==== STORED DATA

--- src/rtl/core/ptsb_pkg.sv ---
// Package for the parallel-to-SPI transfer bridge: event codes, phase
// encoding, result record and default sizes. No dependencies.
package ptsb_pkg;

  localparam int COUNT_BITS_DEF = 13;

  localparam logic [7:0] SPI_FILL_BYTE = 8'hFF;

  typedef enum logic [1:0] {
    MODE_HOST     = 2'd0,
    MODE_SPI_DONE = 2'd1,
    MODE_CARD     = 2'd2,
    MODE_NONE     = 2'd3
  } mode_t;

  typedef enum logic [2:0] {
    PH_IDLE     = 3'd0,
    PH_LONG_LOW = 3'd1,
    PH_RD_SPI   = 3'd2,
    PH_RD_HOST  = 3'd3,
    PH_RD_FINAL = 3'd4,
    PH_WR_HOST  = 3'd5,
    PH_WR_SPI   = 3'd6
  } phase_t;

  typedef struct packed {
    logic       spi_start;
    logic [7:0] spi_tx_byte;
    logic       lines_driven;
    logic [7:0] lines_value;
    logic       busy;
    logic       spi_fast;
    logic       card_ack;
  } result_t;

endpackage

--- src/rtl/core/ptsb_ctrl.sv ---
// Command decoder and transfer sequencer of the parallel-to-SPI bridge.
// Holds all transfer state; uses ptsb_pkg for codes and the result record.
module ptsb_ctrl import ptsb_pkg::*; #(
  parameter int COUNT_BITS = COUNT_BITS_DEF
) (
  input  logic       clk,
  input  logic       rst_n,
  input  logic       step,
  input  logic [1:0] mode,
  input  logic [7:0] data_byte,
  input  logic       card_detect_level,
  output result_t    result
);

  phase_t                phase_r, phase_nxt;
  logic [COUNT_BITS-1:0] count_r, count_nxt;
  logic                  long_read_r, long_read_nxt;
  logic [7:0]            held_r, held_nxt;
  logic [7:0]            drive_val_r, drive_val_nxt;
  logic                  drive_en_r, drive_en_nxt;
  logic                  busy_r, busy_nxt;
  logic                  fast_r, fast_nxt;
  logic                  ack_r, ack_nxt;
  logic                  pend_r, pend_nxt;
  logic                  start;
  logic [7:0]            tx;
  logic [15:0]           long_high;
  mode_t                 ev;

  assign ev        = mode_t'(mode);
  assign long_high = {3'b000, data_byte[4:0], 8'h00};

  always_comb begin
    phase_nxt     = phase_r;
    count_nxt     = count_r;
    long_read_nxt = long_read_r;
    held_nxt      = held_r;
    drive_val_nxt = drive_val_r;
    drive_en_nxt  = drive_en_r;
    busy_nxt      = busy_r;
    fast_nxt      = fast_r;
    ack_nxt       = ack_r;
    pend_nxt      = pend_r;
    start         = 1'b0;
    tx            = 8'h00;

    case (ev)
      MODE_CARD: begin
        ack_nxt = ~card_detect_level;
      end
      MODE_HOST: begin
        case (phase_r)
          PH_IDLE: begin
            if (!data_byte[7]) begin
              count_nxt = COUNT_BITS'(data_byte[5:0]);
              busy_nxt  = 1'b1;
              pend_nxt  = 1'b0;
              if (data_byte[6]) begin
                start         = 1'b1;
                tx            = SPI_FILL_BYTE;
                drive_en_nxt  = 1'b1;
                drive_val_nxt = data_byte;
                phase_nxt     = PH_RD_SPI;
              end else begin
                phase_nxt = PH_WR_HOST;
              end
            end else if (!data_byte[6]) begin
              count_nxt     = long_high[COUNT_BITS-1:0];
              long_read_nxt = data_byte[5];
              phase_nxt     = PH_LONG_LOW;
            end else if (data_byte[5:1] == 5'd0) begin
              fast_nxt = data_byte[0];
            end
          end
          PH_LONG_LOW: begin
            count_nxt = count_r | COUNT_BITS'(data_byte);
            busy_nxt  = 1'b1;
            pend_nxt  = 1'b0;
            if (long_read_r) begin
              start         = 1'b1;
              tx            = SPI_FILL_BYTE;
              drive_en_nxt  = 1'b1;
              drive_val_nxt = data_byte;
              phase_nxt     = PH_RD_SPI;
            end else begin
              phase_nxt = PH_WR_HOST;
            end
          end
          PH_RD_SPI, PH_WR_SPI: begin
            // hold one toggle while the SPI byte is in flight
            if (!pend_r) begin
              pend_nxt = 1'b1;
              if (phase_r == PH_WR_SPI) held_nxt = data_byte;
            end
          end
          PH_RD_HOST: begin
            drive_val_nxt = held_r;
            if (count_r != '0) begin
              count_nxt = count_r - COUNT_BITS'(1);
              start     = 1'b1;
              tx        = SPI_FILL_BYTE;
              phase_nxt = PH_RD_SPI;
            end else begin
              phase_nxt = PH_RD_FINAL;
            end
          end
          PH_WR_HOST: begin
            start     = 1'b1;
            tx        = data_byte;
            phase_nxt = PH_WR_SPI;
          end
          default: begin
            drive_en_nxt  = 1'b0;
            drive_val_nxt = 8'h00;
            busy_nxt      = 1'b0;
            pend_nxt      = 1'b0;
            count_nxt     = '0;
            phase_nxt     = PH_IDLE;
          end
        endcase
      end
      MODE_SPI_DONE: begin
        if (phase_r == PH_RD_SPI) begin
          held_nxt = data_byte;
          if (pend_r) begin
            // serve the held toggle with the byte just received
            pend_nxt      = 1'b0;
            drive_val_nxt = data_byte;
            if (count_r != '0) begin
              count_nxt = count_r - COUNT_BITS'(1);
              start     = 1'b1;
              tx        = SPI_FILL_BYTE;
              phase_nxt = PH_RD_SPI;
            end else begin
              phase_nxt = PH_RD_FINAL;
            end
          end else begin
            phase_nxt = PH_RD_HOST;
          end
        end else if (phase_r == PH_WR_SPI) begin
          if (count_r != '0) begin
            count_nxt = count_r - COUNT_BITS'(1);
            if (pend_r) begin
              pend_nxt = 1'b0;
              start    = 1'b1;
              tx       = held_r;
            end else begin
              phase_nxt = PH_WR_HOST;
            end
          end else begin
            drive_en_nxt  = 1'b0;
            drive_val_nxt = 8'h00;
            busy_nxt      = 1'b0;
            pend_nxt      = 1'b0;
            count_nxt     = '0;
            phase_nxt     = PH_IDLE;
          end
        end
      end
      default: begin
      end
    endcase

    result.spi_start    = start;
    result.spi_tx_byte  = tx;
    result.lines_driven = drive_en_nxt;
    result.lines_value  = drive_en_nxt ? drive_val_nxt : 8'h00;
    result.busy         = busy_nxt;
    result.spi_fast     = fast_nxt;
    result.card_ack     = ack_nxt;
  end

  always_ff @(posedge clk) begin
    if (!rst_n) begin
      phase_r     <= PH_IDLE;
      count_r     <= '0;
      long_read_r <= 1'b0;
      held_r      <= 8'h00;
      drive_val_r <= 8'h00;
      drive_en_r  <= 1'b0;
      busy_r      <= 1'b0;
      fast_r      <= 1'b0;
      ack_r       <= 1'b0;
      pend_r      <= 1'b0;
    end else if (step) begin
      phase_r     <= phase_nxt;
      count_r     <= count_nxt;
      long_read_r <= long_read_nxt;
      held_r      <= held_nxt;
      drive_val_r <= drive_val_nxt;
      drive_en_r  <= drive_en_nxt;
      busy_r      <= busy_nxt;
      fast_r      <= fast_nxt;
      ack_r       <= ack_nxt;
      pend_r      <= pend_nxt;
    end
  end

endmodule

--- src/rtl/core/parallel_to_spi_transfer_bridge.sv ---
// The result of a transaction is registered and valid in the cycle after
// it is accepted. One transaction per cycle while the output is not stalled;
// the state registers of ptsb_ctrl are updated at each accept and the result
// register frees up in the same cycle it is taken.
// Reset (rst_n low, synchronous): phase idle, counters and flags cleared,
// slow SPI clock, no result pending.
module parallel_to_spi_transfer_bridge import ptsb_pkg::*; #(
  parameter int COUNT_BITS = COUNT_BITS_DEF
) (
  input  logic       clk,
  input  logic       rst_n,
  input  logic       in_valid,
  output logic       in_ready,
  input  logic [1:0] in_mode,
  input  logic [7:0] in_data_byte,
  input  logic       in_card_detect_level,
  output logic       out_valid,
  input  logic       out_ready,
  output logic       out_spi_start,
  output logic [7:0] out_spi_tx_byte,
  output logic       out_lines_driven,
  output logic [7:0] out_lines_value,
  output logic       out_busy_res,
  output logic       out_spi_fast,
  output logic       out_card_ack
);

  logic    accept;
  logic    out_valid_r, out_valid_nxt;
  result_t res;
  result_t res_r;

  assign in_ready = !out_valid_r || out_ready;
  assign accept   = in_valid && in_ready;

  ptsb_ctrl #(
    .COUNT_BITS(COUNT_BITS)
  ) u_ctrl (
    .clk              (clk),
    .rst_n            (rst_n),
    .step             (accept),
    .mode             (in_mode),
    .data_byte        (in_data_byte),
    .card_detect_level(in_card_detect_level),
    .result           (res)
  );

  assign out_valid_nxt = accept || (out_valid_r && !out_ready);

  always_ff @(posedge clk) begin
    if (!rst_n) begin
      out_valid_r <= 1'b0;
    end else begin
      out_valid_r <= out_valid_nxt;
    end
  end

  always_ff @(posedge clk) begin
    if (accept) begin
      res_r <= res;
    end
  end

  assign out_valid        = out_valid_r;
  assign out_spi_start    = res_r.spi_start;
  assign out_spi_tx_byte  = res_r.spi_tx_byte;
  assign out_lines_driven = res_r.lines_driven;
  assign out_lines_value  = res_r.lines_value;
  assign out_busy_res     = res_r.busy;
  assign out_spi_fast     = res_r.spi_fast;
  assign out_card_ack     = res_r.card_ack;

endmodule

--- config.mk ---
export PLATFORM = sky130hd
export DESIGN_NAME = parallel_to_spi_transfer_bridge
export DESIGN_NICKNAME = d
export VERILOG_FILES = /design/src/rtl/core/ptsb_pkg.sv /design/src/rtl/core/ptsb_ctrl.sv /design/src/rtl/core/parallel_to_spi_transfer_bridge.sv
export SDC_FILE = /design/constraint.sdc
export NUM_CORES = 1
export LEC_CHECK = 0
export BUFFER_PORTS_ARGS = -buffer_cell sky130_fd_sc_hd__buf_2
export CAP_MARGIN = 5
export CELL_PAD_IN_SITES_DETAIL_PLACEMENT = 1
export CELL_PAD_IN_SITES_GLOBAL_PLACEMENT = 1
export CORE_ASPECT_RATIO = 0.6
export CORE_MARGIN = 1
export CORE_UTILIZATION = 44
export CTS_CLUSTER_DIAMETER = 60
export CTS_CLUSTER_SIZE = 40
export DETAILED_ROUTE_END_ITERATION = 6
export PLACE_DENSITY_LB_ADDON = 0.1
export REMOVE_ABC_BUFFERS = 1
export SETUP_SLACK_MARGIN = 0.4
export SYNTH_ARGS = -nofsm -noshare
export SYNTH_HDL_FRONTEND = slang
export SYNTH_SLANG_ARGS = --single-unit
--- constraint.sdc ---
create_clock -name clk -period 3.15 [get_ports clk]
set_clock_uncertainty 0.1 [all_clocks]
set_input_delay 0.63 -clock clk [delete_from_list [all_inputs] [get_ports clk]]
set_output_delay 0.63 -clock clk [all_outputs]
set_load 0.1 [all_outputs]
==> results.cfg, run 1 <==
[worst_setup_path]
worstSetupPathType = flop to flop
crit_arrival_ns = 2.86
cp-start-kind = flop
cp_data_required_time_ns = 3.28
r2r-start = u_ctrl.count_r[0]
crit_path_end_kind = flop
crit_path_max_fanout = 6
r2r_slack_ns = 0.42
worstRegToRegCells = 11
timing.rr.end = u_ctrl.count_r[0]

[finish]
synthToLayoutAreaGrowth_pct = 22.3
drive_gt1_share_pct = 21.3
final_nets = 467
final_cell_mix = nor2_1 (55), nand2_1 (51), dfxtp_1 (38), a21oi_1 (37), buf_2 (37)
final_util_pct = 55.7
diodes = 0
layout_commonest_cell = nor2_1

[floorplanning]
core-area_sq_um = 7240
num_rows = 24
die_area_sq_um = 7850
die_y_um = 69.0
die_w_um = 114
top_level_ports = 38
initial_utilization_pct = 45.5

[routing]
via_count = 3409
routed_via_density = 6.10
drc_errors = 0
wl_mm = 11.7
ant_nets = 0
first_pass_iters = 5
drtIter0Drc = 342
wire_per_inst_um = 20.9

[timing]
hold_viol = 0
worstMarginPinSlew_ns = 0.716
setup_slack_ns = 0.419
fin_crit_sh_pct = 86.7
max_slew_margin_pct = 52.1
fin_tns_setup_ns = 0
setup_violations = 0
fin_crit_ns = 2.73
rsz0062_at_grt = yes
hold_slack_ns = 0.367
drv_slew = 0
fmax_ghz = 0.366

[pwr]
p_sw_share_pct = 32.0
pwr-share-comb_pct = 20.4
ir_worst_vdd_mv = 0.285
internal_power_uw = 1580
pwr-share-seq_pct = 36.9
power.density_nw_per_um2 = 575
p_switching_uw = 741
pwr-share-clk_pct = 42.7
p_leak_uw = 0.00154

[placed_design]
preCtsSetupSlack_ns = 0.196
place_congestion = 0.930
hpwl_mm = 8.15
portBuffers = 37

[yosys]
syn_area_sq_um = 3290
synth_cells = 402
ys.flop_type = dfxtp_1
synth_top_area_cell = dfxtp_1
yosysWarnings = 0
ys_seq_area_share_pct = 42.9
syn_area_per_cell_sq_um = 8.19
synthDistinctLibCells = 53
synth_edf_count = 21
yosysTopAreaCellShare_pct = 23.7
synthTopCellsByArea = dfxtp_1 (24%), edfxtp_1 (19%), nor2_1 (6.3%)
synth_seq_cells = 60
async_flop_share_pct = 0

[global_routing]
grt_max_degree = 22
grt-ovfl-total = 0
grt_antenna_before_repair = 0
grt_pass1_wl_mm = 18.5
grt_pass1_vias = 3413
globalRouteTotalUtil_pct = 31.5

[min_path]
hold_start = u_ctrl.drive_val_r[2]
holdPathEnd = u_ctrl.drive_val_r[2]
hold_path_class = flop to flop
hold_depth = 2

[clock_tree]
tritoncts = done
clockBufferDepth = 2
clock_latency_ns = 0.34
numClockSinks = 60
htreeDepth = 3
cts_buffers = 9
cts-root-buf = clkbuf_16
clk_pin_slew_ns = 0.05
hold_buffers = 0

[status]
outcome = finished clean

[run]
cap_violations = 0
[synth_stat cells (2+ instances only)]
master / instances
a21oi_1: 37
or3_1: 2
or4_4: 2
o21ai_1: 2
nand2b_1: 5
nand4_1: 3
o22ai_1: 20
nor2b_1: 6
nand3_1: 8
o31ai_1: 4
clkbuf_1: 19
edfxtp_1: 21
o32ai_1: 3
a32o_1: 6
inv_1: 12
dfxtp_1: 39
a31oi_1: 2
a22oi_1: 8
or4_1: 3
o21ai_0: 28
ha_1: 2
mux2i_1: 7
nor3_1: 14
mux2_2: 3
buf_2: 2
nor2_1: 55
o211ai_1: 8
and2_1: 3
nor3b_1: 3
nand2_1: 51
nor4b_1: 2
[power by group through the flow]
stage | logic, uW | clock network [uW] | registers [uW]
finish | 473 | 991 | 854
global route | 502 | 1030 | 858
CTS | 456 | 1000 | 853
detailed placement | 438 | 0 | 869
global placement | 428 | 0 | 867
floorplan | 191 | 0 | 982
[per-stage QoR]
step | cells | instance area (sq um) | power, uW
floorplan | 380 | 3210 | 1170
finish | 559 | 4030 | 2320
detailed placement | 540 | 3670 | 1310
global placement | 540 | 3670 | 1290
global route | 559 | 4030 | 2390
CTS | 559 | 4010 | 2310
[critical path, stage by stage (launching register included)]
cell	delay [ns]
dfxtp_1	0.34
inv_2	0.10
ha_2	0.19
or3b_4	0.39
or4_4	0.49
nor2_8	0.13
inv_2	0.09
ha_4	0.27
nor3_2	0.04
a21oi_1	0.12
o221ai_1	0.13
a32o_1	0.22
[flip-flops by register name, summed over array words and instances, names as in the netlist]
| register | count |
|---|---|
| u_ctrl.drive_val_r | 8 |
| u_ctrl.phase_r | 3 |
| out_lines_driven | 1 |
| u_ctrl.drive_en_r | 1 |
| u_ctrl.ack_r | 1 |
| u_ctrl.held_r | 8 |
| u_ctrl.fast_r | 1 |
| out_lines_value | 8 |
| u_ctrl.busy_r | 1 |
| u_ctrl.long_read_r | 1 |
| out_busy_res | 1 |
| out_spi_fast | 1 |
| out_card_ack | 1 |
| out_spi_tx_byte | 8 |
| out_valid | 1 |
| u_ctrl.count_r | 13 |
| u_ctrl.pend_r | 1 |
| out_spi_start | 1 |
[layout make-up]
type                    count  area (sq um)
clock buffers               9           225
clock inverters             7          73.8
fillers                   883          3210
inverters                  13          48.8
multi-input cells         307          1780
flip-flops and latches     60          1410
well taps                 104           130
repair buffers             59           354
[routing by layer]
metal	global-route usage (%)	vias up	share of wire, %
met1	44.2	1658	46
met2	44.6	156	43
met3	11.5	14	9.2
met4	9.94	0	1.2
met5	0	-	0
li1	-	1581	-
[worst max-delay path by stage]
stage / endpoint / slack, ns / cells past startpoint / from
floorplan: u_ctrl.drive_val_r[0] / 0.04 / 6 / out_valid
global placement: out_lines_value[3] / 0.36 / 8 / u_ctrl.count_r[1]
detailed placement: u_ctrl.count_r[0] / 0.20 / 11 / u_ctrl.count_r[1]
CTS: u_ctrl.count_r[0] / 0.38 / 11 / u_ctrl.count_r[0]
global route: u_ctrl.count_r[0] / 0.36 / 11 / u_ctrl.count_r[0]
finish: u_ctrl.count_r[0] / 0.42 / 11 / u_ctrl.count_r[0]
[timing repair]
action / in CTS / in global routing
endpoints found under the setup margin: 25 / 27
pin swaps: 3 / 2
gates resized for setup: 8 / 4
buffers inserted: 3 / 0
endpoints found under the hold margin: 0 / 0
[logic make-up after synthesis]
| family | count (synthesis) | synth area share (%) |
|---|---|---|
| flip-flops | 60 | 42.9 |
| buffers and inverters | 35 | 4.07 |
| multiplexers | 10 | 3.15 |
| AND/OR/NAND/NOR | 164 | 23.8 |
| XOR/XNOR | 1 | 0.266 |
| adder cells (fa/ha/maj) | 2 | 0.760 |
| AO/OA/AOI/OAI | 130 | 25.1 |
No activity file was read; power rests on OpenSTA's default activity.
==> run 2: changes to the inputs <==
- PLACE_DENSITY: unset -> 0.82
- PLACE_DENSITY_LB_ADDON: 0.1 -> unset
==> run 2 against run 1 <==
  * Critical path depth shrank 3
  * Clock power is 5% higher
  * Fmax rose by 0.52%
==> results.cfg, run 2 (synthesis results as in run 1) <==
[status]
outcome = finished clean

[global_routing]
globalRouteTotalUtil_pct = 30.1
grt-ovfl-total = 0
grt_max_degree = 21
grt_antenna_before_repair = 0
grt_pass1_vias = 3427
grt_pass1_wl_mm = 18.0

[floorplanning]
die_w_um = 114
top_level_ports = 38
core-area_sq_um = 7240
num_rows = 24
initial_utilization_pct = 45.5
die_area_sq_um = 7850
die_y_um = 69.0

[routing]
drc_errors = 0
m1WireLength_mm = 5.29
wl_mm = 11.3
wire_per_inst_um = 20.1
wl_met2_mm = 5.00
routed_via_density = 6.16
first_pass_iters = 5
highest_layer = met4
drtIter0Drc = 289
via_count = 3478
ant_nets = 0
wl_met3_um = 916

[worst_setup_path]
max_stage_delay_ns = 0.48
crit_path_cell_trace = inv_2 > ha_2 > or3b_4 > or4_4 > o21ai_0 > nand3_2 > nand2_1 > a21oi_1
slowest_stage = or4_4
worstSetupPathType = flop to flop
crit_path_max_fanout = 8
cp-start-kind = flop
crit_arrival_ns = 2.68
worstRegToRegCells = 8
cp_data_required_time_ns = 3.12
crit_path_end_kind = flop

[clock_tree]
cts-root-buf = clkbuf_16
numClockSinks = 60
tritoncts = done
clk_pin_slew_ns = 0.05
hold_buffers = 0
cts_buffers = 9
clockBufferDepth = 2
htreeDepth = 3
clock_latency_ns = 0.34

[timing]
fmax_ghz = 0.368
hold_viol = 0
fin_crit_ns = 2.72
max_slew_margin_pct = 67.6
setup_violations = 0
fin_crit_sh_pct = 86.2
rsz0062_at_grt = yes
drv_slew = 0
worstMarginPinSlew_ns = 0.485
fin_tns_setup_ns = 0

[finish]
drive_gt1_share_pct = 21.0
design_area_sq_um = 4080
max_flop_register = u_ctrl.count_r
final_cell_mix = nor2_1 (55), nand2_1 (51), dfxtp_1 (38), a21oi_1 (37), buf_2 (37)
largest_reg_flops = 13
diodes = 0
final_cells = 565
synthToLayoutAreaGrowth_pct = 23.7
layout_commonest_cell = nor2_1
final_nets = 473

[min_path]
hold_depth = 2
hold_path_class = flop to flop

[placed_design]
dp.cells = 541
hpwl_mm = 7.82
place_congestion = 0.934
portBuffers = 37
postPlaceCellArea_sq_um = 3670

[pwr]
p_leak_uw = 0.00156
ir_worst_vdd_mv = 0.317
power.density_nw_per_um2 = 586

[run]
cap_violations = 0
[run 2: final timing paths]
path | start | endpoint | slack (ns)
worst min-delay path | u_ctrl.drive_val_r[2] | u_ctrl.drive_val_r[2] | 0.36
worst min register to register | u_ctrl.drive_val_r[2] | u_ctrl.drive_val_r[2] | 0.36
worst max register to register | u_ctrl.count_r[0] | out_lines_value[2] | 0.43
worst max-delay path | u_ctrl.count_r[0] | out_lines_value[2] | 0.43
[run 2: area by class of cell]
| type | instances | area [sq um] |
|---|---|---|
| fillers | 871 | 3160 |
| multi-input cells | 307 | 1780 |
| flip-flops and latches | 60 | 1410 |
| repair buffers | 65 | 395 |
| clock buffers | 11 | 233 |
| well taps | 104 | 130 |
| clock inverters | 5 | 76.3 |
| inverters | 13 | 51.3 |
[run 2: per-layer routing]
layer  vias to the layer above  track usage [%]
li1                       1587                -
met1                      1717             43.6
met2                       158             44.4
met3                        16             7.74
met4                         0             7.89
met5                         -                0
[run 2: what timing repair did]
item,in CTS,in global routing
cloned,0,0
gates resized for setup,6,3
endpoints found under the setup margin,21,26
setup buffers,4,4
pin swaps,4,3
[run 2: critical path: cells and delay by family, from the launching register on]
family	cells	cell delay, ns
and+or+nand+nor	4	1.30
buffers and inverters	1	0.09
AOI/OAI and AO/OA	2	0.45
DFF	1	0.34
adders and majority gates	1	0.18
[run 2: through the flow]
| stage | total power, uW | hold slack [ns] | util [%] | worst slack, ns |
|---|---|---|---|---|
| 2_1_floorplan | 1170 | 0.336 | - | 0.0427 |
| 3_3_place_gp | 1290 | 0.345 | 50.8 | 0.374 |
| 3_5_place_dp | 1310 | 0.353 | 50.8 | 0.219 |
| 4_1_cts | 2350 | 0.360 | 55.7 | 0.356 |
| 5_1_grt | 2450 | 0.389 | 56.3 | 0.364 |
| 6_report | 2390 | 0.361 | 56.3 | 0.433 |
[run 2: power breakdown]
part           internal, uW  switching [uW]
logic                   146             346
clock network           688             354
registers               831            20.3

========

**WHAT IS REQUIRED**
Starting at the line above that holds "drive_val_r <= drive_val_nxt;" and ending at the line that holds "accept and the result", transcribe each line exactly and include no other lines.

**YOUR RESPONSE**
      drive_val_r <= drive_val_nxt;
      drive_en_r  <= drive_en_nxt;
      busy_r      <= busy_nxt;
      fast_r      <= fast_nxt;
      ack_r       <= ack_nxt;
      pend_r      <= pend_nxt;
    end
  end

endmodule

--- src/rtl/core/parallel_to_spi_transfer_bridge.sv ---
// The result of a transaction is registered and valid in the cycle after
// it is accepted. One transaction per cycle while the output is not stalled;
// the state registers of ptsb_ctrl are updated at each accept and the result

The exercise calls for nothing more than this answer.